■ **The task**
Beginning with the first line of the data below, reproduce every line unchanged, ending with the line that holds "set_output_delay 1.44 -clock".

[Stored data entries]
·····

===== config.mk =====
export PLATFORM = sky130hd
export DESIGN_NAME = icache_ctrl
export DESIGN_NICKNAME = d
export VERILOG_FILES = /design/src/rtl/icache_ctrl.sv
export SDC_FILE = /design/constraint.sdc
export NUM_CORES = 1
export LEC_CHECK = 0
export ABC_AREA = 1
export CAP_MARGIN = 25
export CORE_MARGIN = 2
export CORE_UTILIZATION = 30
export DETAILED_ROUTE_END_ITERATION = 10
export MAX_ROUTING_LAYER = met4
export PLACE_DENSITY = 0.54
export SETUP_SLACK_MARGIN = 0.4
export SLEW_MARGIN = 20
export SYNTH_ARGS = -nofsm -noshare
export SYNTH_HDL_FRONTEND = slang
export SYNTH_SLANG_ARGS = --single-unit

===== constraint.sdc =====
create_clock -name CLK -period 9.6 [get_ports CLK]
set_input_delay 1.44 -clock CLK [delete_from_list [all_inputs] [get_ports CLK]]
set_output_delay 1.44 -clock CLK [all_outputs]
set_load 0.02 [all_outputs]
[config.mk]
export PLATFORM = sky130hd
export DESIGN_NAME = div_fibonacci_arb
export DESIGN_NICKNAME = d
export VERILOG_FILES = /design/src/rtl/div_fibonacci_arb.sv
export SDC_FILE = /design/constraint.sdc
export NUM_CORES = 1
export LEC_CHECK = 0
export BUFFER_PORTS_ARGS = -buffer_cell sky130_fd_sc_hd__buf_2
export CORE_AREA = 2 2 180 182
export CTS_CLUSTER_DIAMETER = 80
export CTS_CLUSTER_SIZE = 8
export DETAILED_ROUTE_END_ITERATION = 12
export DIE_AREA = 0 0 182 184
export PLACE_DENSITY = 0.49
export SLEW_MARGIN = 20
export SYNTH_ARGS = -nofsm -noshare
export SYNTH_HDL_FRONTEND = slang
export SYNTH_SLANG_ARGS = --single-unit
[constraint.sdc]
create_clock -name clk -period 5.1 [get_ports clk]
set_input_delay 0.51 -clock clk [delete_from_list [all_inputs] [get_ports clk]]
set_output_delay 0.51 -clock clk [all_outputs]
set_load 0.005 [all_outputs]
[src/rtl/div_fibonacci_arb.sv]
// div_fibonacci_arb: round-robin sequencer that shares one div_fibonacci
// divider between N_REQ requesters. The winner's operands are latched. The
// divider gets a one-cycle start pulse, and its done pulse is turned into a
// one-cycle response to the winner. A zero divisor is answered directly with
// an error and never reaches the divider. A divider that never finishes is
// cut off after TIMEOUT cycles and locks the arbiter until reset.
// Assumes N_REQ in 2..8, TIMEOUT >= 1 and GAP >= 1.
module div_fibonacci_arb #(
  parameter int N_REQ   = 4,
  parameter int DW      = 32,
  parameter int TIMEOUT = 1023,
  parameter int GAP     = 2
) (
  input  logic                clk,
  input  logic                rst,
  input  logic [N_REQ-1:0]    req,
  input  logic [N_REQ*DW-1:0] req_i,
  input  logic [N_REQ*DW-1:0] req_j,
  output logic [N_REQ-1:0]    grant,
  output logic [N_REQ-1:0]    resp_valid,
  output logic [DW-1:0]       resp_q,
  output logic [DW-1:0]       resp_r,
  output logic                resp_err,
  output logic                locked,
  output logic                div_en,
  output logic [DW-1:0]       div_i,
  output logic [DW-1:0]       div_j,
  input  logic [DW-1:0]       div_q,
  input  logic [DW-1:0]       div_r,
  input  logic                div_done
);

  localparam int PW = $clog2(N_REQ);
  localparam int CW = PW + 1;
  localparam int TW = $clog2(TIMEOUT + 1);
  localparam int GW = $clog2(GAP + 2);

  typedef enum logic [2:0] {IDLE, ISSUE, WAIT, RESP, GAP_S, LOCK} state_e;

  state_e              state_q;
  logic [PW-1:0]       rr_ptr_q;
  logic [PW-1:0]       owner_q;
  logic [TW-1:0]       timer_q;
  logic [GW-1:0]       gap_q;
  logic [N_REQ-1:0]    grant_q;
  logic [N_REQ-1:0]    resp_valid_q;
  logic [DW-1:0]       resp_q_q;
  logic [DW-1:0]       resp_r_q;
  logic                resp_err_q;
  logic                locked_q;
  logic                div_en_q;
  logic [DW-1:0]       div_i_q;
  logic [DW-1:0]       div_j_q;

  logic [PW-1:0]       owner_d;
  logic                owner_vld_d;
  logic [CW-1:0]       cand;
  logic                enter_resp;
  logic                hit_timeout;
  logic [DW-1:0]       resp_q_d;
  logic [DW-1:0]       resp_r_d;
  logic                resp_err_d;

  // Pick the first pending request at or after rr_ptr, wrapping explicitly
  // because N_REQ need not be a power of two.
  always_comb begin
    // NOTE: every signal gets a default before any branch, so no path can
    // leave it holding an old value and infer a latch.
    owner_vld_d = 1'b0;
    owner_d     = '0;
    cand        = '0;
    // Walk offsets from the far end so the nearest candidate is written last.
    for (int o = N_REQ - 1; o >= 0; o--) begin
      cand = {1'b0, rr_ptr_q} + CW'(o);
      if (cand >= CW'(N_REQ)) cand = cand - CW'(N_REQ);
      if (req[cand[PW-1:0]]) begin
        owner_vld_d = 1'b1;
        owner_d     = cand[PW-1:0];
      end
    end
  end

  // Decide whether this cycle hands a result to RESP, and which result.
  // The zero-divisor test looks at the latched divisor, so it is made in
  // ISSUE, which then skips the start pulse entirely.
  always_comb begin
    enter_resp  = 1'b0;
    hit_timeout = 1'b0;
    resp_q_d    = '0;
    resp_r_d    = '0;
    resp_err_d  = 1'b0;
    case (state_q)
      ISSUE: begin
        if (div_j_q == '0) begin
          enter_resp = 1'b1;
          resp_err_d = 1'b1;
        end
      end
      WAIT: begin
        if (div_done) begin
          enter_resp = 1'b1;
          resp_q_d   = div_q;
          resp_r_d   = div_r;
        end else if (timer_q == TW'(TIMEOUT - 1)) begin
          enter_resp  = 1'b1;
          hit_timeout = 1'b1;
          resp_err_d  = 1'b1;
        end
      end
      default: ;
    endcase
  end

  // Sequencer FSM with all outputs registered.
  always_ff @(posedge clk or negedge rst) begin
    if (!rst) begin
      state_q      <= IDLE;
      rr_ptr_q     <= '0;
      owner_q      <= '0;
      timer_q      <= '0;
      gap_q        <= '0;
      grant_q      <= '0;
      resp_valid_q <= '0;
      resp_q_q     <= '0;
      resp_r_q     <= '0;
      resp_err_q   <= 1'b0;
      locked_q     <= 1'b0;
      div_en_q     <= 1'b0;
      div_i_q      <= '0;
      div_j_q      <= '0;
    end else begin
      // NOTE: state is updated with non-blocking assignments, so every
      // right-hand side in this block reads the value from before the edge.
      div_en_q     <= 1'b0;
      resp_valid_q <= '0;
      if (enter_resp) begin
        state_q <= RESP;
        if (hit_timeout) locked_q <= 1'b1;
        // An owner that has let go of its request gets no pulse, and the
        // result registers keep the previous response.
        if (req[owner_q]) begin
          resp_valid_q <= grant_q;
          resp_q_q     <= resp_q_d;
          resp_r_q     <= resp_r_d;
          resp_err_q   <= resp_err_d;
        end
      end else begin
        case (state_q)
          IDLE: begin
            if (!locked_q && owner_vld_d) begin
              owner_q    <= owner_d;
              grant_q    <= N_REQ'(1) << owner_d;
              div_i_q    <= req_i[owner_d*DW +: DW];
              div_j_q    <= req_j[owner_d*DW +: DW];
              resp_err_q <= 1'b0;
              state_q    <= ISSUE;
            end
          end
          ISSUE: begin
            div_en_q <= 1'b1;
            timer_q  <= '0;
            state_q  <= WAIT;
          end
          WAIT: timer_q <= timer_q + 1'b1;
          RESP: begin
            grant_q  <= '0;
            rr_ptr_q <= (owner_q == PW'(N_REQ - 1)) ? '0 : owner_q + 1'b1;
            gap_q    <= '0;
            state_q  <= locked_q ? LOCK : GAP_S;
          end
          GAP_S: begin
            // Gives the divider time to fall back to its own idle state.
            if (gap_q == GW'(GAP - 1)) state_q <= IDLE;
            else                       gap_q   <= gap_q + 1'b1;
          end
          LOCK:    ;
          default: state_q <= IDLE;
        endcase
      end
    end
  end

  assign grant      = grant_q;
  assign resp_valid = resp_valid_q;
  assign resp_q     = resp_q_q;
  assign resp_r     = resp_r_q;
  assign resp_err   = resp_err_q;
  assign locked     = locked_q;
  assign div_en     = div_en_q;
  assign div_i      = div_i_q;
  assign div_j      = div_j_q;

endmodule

·····

■ **Solution to this exercise**
===== config.mk =====
export PLATFORM = sky130hd
export DESIGN_NAME = icache_ctrl
export DESIGN_NICKNAME = d
export VERILOG_FILES = /design/src/rtl/icache_ctrl.sv
export SDC_FILE = /design/constraint.sdc
export NUM_CORES = 1
export LEC_CHECK = 0
export ABC_AREA = 1
export CAP_MARGIN = 25
export CORE_MARGIN = 2
export CORE_UTILIZATION = 30
export DETAILED_ROUTE_END_ITERATION = 10
export MAX_ROUTING_LAYER = met4
export PLACE_DENSITY = 0.54
export SETUP_SLACK_MARGIN = 0.4
export SLEW_MARGIN = 20
export SYNTH_ARGS = -nofsm -noshare
export SYNTH_HDL_FRONTEND = slang
export SYNTH_SLANG_ARGS = --single-unit

===== constraint.sdc =====
create_clock -name CLK -period 9.6 [get_ports CLK]
set_input_delay 1.44 -clock CLK [delete_from_list [all_inputs] [get_ports CLK]]
set_output_delay 1.44 -clock CLK [all_outputs]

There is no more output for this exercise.